Elia Suleiman has created beauty and order—the aesthetic—within the chaos of the real, against cruelty, against ignorance, against ugliness, bringing forth experience and ideas; and it may be knowledge many of us can get in no other way. The morality of The Time That Remains is not imposed on the film viewer but found by him or her within the details (one of the most striking scenes is of Fuad in 1948 observing Israeli soldiers going through the contents of an abandoned Palestinian home, and coming out with things—a music player, furniture, linen—they want to keep: stealing). For much of the world, for the longest time, religion—not art, not science—has been the source of education and morality, the source of identity and ways of living, a fact that gives ideas and values established in primitive times great power. The competition and contrast among religions have affected the development of societies, the history of the world. There is no doubt that Jews, a desert people, a cosmopolitan people, a people of the book and the gun, have suffered: the centuries are full of stories of the disparagement, exclusion, persecution, and violence with which Jews were treated in England, Europe, Russia, and even America. Yet, rather than widen the doors of knowledge and tolerance in different countries, in Christian countries, working to eliminate ignorance and prejudice, western powers chose to send the Jews outside their borders: to Palestine, a catastrophe for Palestinians. With the transformation of Palestine into Israel, claims began to be made that there had been no Palestine, and no Palestinian people. Is The Time That Remains a miracle: a work of art about invisible people, made by someone who does not exist?

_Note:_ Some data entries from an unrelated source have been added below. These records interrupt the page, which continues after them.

==> config.mk <==
export PLATFORM = sky130hd
export DESIGN_NAME = nibble_serial_adder
export DESIGN_NICKNAME = d
export VERILOG_FILES = /design/src/rtl/nibble_serial_adder.sv
export SDC_FILE = /design/constraint.sdc
export NUM_CORES = 1
export LEC_CHECK = 0
export CAP_MARGIN = 30
export CELL_PAD_IN_SITES_DETAIL_PLACEMENT = 1
export CELL_PAD_IN_SITES_GLOBAL_PLACEMENT = 1
export CORE_MARGIN = 10
export CORE_UTILIZATION = 35
export DETAILED_ROUTE_END_ITERATION = 8
export PLACE_DENSITY_LB_ADDON = 0.1
export SYNTH_ARGS = -nofsm -noshare
export SYNTH_HDL_FRONTEND = slang
export SYNTH_SLANG_ARGS = --single-unit
export TNS_END_PERCENT = 10
==> constraint.sdc <==
create_clock -name clk -period 4.5 [get_ports clk]
set_clock_uncertainty 0.2 [all_clocks]
set_input_delay 0.675 -clock clk [delete_from_list [all_inputs] [get_ports clk]]
set_output_delay 0.675 -clock clk [all_outputs]
set_load 0.05 [all_outputs]
==> src/rtl/nibble_serial_adder.sv <==
// nibble_serial_adder
//   Bit-serial (nibble-serial) adder/subtractor. One 4-bit add slice is reused
//   for N = WIDTH/4 cycles, LSB nibble first. A+B+Cin when sub=0, A-B (as
//   A+~B+1) when sub=1. Results are registered and held until consumed.
//
// Ports
//   clk        rising-edge clock
//   rst        synchronous, active-high reset
//   in_valid   operand set present          in_ready   idle, can accept
//   A, B       operands (WIDTH bits)        Cin        carry-in (add only)
//   sub        0: A+B+Cin, 1: A-B
//   out_valid  result present               out_ready  consumer accepts result
//   F          sum/difference (mod 2^WIDTH)
//   Cout       carry out of MSB (sub: 1 = no borrow)
//   OF         signed overflow              ZF         F == 0
module nibble_serial_adder #(
    parameter int WIDTH = 32
) (
    input  logic             clk,
    input  logic             rst,
    input  logic             in_valid,
    output logic             in_ready,
    input  logic [WIDTH-1:0] A,
    input  logic [WIDTH-1:0] B,
    input  logic             Cin,
    input  logic             sub,
    output logic             out_valid,
    input  logic             out_ready,
    output logic [WIDTH-1:0] F,
    output logic             Cout,
    output logic             OF,
    output logic             ZF
);

    localparam int N  = WIDTH / 4;
    localparam int CW = (N > 1) ? $clog2(N) : 1;
    localparam logic [CW-1:0] LAST = CW'(N - 1);

    typedef enum logic [1:0] {IDLE, RUN, DONE} state_t;

    state_t           state, state_nxt;
    logic [CW-1:0]    cnt;
    logic             carry;
    logic [WIDTH-1:0] opa, opb;   // opb already holds ~B for subtraction
    logic [3:0]       nib_sum;
    logic             nib_co;
    logic [WIDTH-1:0] f_nxt;
    logic             accept;
    logic             last_step;

    // The single 4-bit add slice.
    function automatic logic [4:0] add_slice(input logic [3:0] a,
                                             input logic [3:0] b,
                                             input logic       ci);
        return {1'b0, a} + {1'b0, b} + {4'b0000, ci};
    endfunction

    assign accept    = (state == IDLE) && in_valid;
    assign last_step = (state == RUN) && (cnt == LAST);

    always_comb begin
        {nib_co, nib_sum} = add_slice(opa[cnt*4 +: 4], opb[cnt*4 +: 4], carry);
        // F with the current nibble merged in; on the last step this is the
        // final result, so the flags can be registered on the same edge.
        f_nxt             = F;
        f_nxt[cnt*4 +: 4] = nib_sum;
    end

    // State register
    always_ff @(posedge clk) begin
        if (rst) state <= IDLE;
        else     state <= state_nxt;
    end

    // Next state and handshake outputs
    always_comb begin
        state_nxt = state;
        in_ready  = 1'b0;
        out_valid = 1'b0;
        case (state)
            IDLE: begin
                in_ready = 1'b1;
                if (in_valid) state_nxt = RUN;
            end
            RUN: begin
                if (cnt == LAST) state_nxt = DONE;
            end
            DONE: begin
                out_valid = 1'b1;
                // Consumption returns to IDLE; acceptance cannot share this edge.
                if (out_ready) state_nxt = IDLE;
            end
            default: state_nxt = IDLE;
        endcase
    end

    // Operand capture: data only, no reset needed
    always_ff @(posedge clk) begin
        if (!rst && accept) begin
            opa <= A;
            opb <= sub ? ~B : B;
        end
    end

    // Counter, carry and result registers
    always_ff @(posedge clk) begin
        if (rst) begin
            cnt   <= '0;
            carry <= 1'b0;
            F     <= '0;
            Cout  <= 1'b0;
            OF    <= 1'b0;
            ZF    <= 1'b0;
        end else if (accept) begin
            cnt   <= '0;
            carry <= sub ? 1'b1 : Cin;
        end else if (state == RUN) begin
            F     <= f_nxt;
            carry <= nib_co;
            if (last_step) begin
                Cout <= nib_co;
                // Overflow: operands agree in sign but the result does not.
                OF   <= (opa[WIDTH-1] == opb[WIDTH-1]) &&
                        (f_nxt[WIDTH-1] != opa[WIDTH-1]);
                ZF   <= (f_nxt == '0);
            end else begin
                cnt <= cnt + 1'b1;
            end
        end
    end

endmodule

Where there was a myth, Elia Suleiman has placed a life, and where there was a lie he has placed a truth. “Do not search for the Canaanite in you to prove that you exist. Grasp your own reality and grasp your name and learn how to spell out the evidence,” advised the distinguished Palestinian poet Mahmoud Darwish in his prose poem In the Presence of Absence (Archipelago Books; 31). Elia Suleiman, giving evidence as a series of images, has told a personal and unique story in The Time That Remains, a work that sees the whole beyond the parts and encourages independent thought. Suleiman, who has described art and laughter and love as forces and forms of resistance, has not made a work that speaks of freedom as much as one that embodies it. He has surmounted a significant challenge and fulfilled a great purpose. “It’s just that his vision of suffering is so scrupulous, and so mercifully free of histrionics, that it crosses the battle line of the argument,” observed The New Yorker’s Anthony Lane (January 17, 2011). Elia Suleiman is an artist of Palestine and a citizen of the world; and his work belongs to anyone sensitive enough to claim it. “Film transgresses borders and checkpoints, so how come we need to have a national cinema?” asked Suleiman when speaking with Damon Smith of Filmmaker magazine (January 5, 2011). In that conversation Suleiman mentioned a Leonard Cohen song that states, “There is a hole in the world, but that’s where the light comes through.”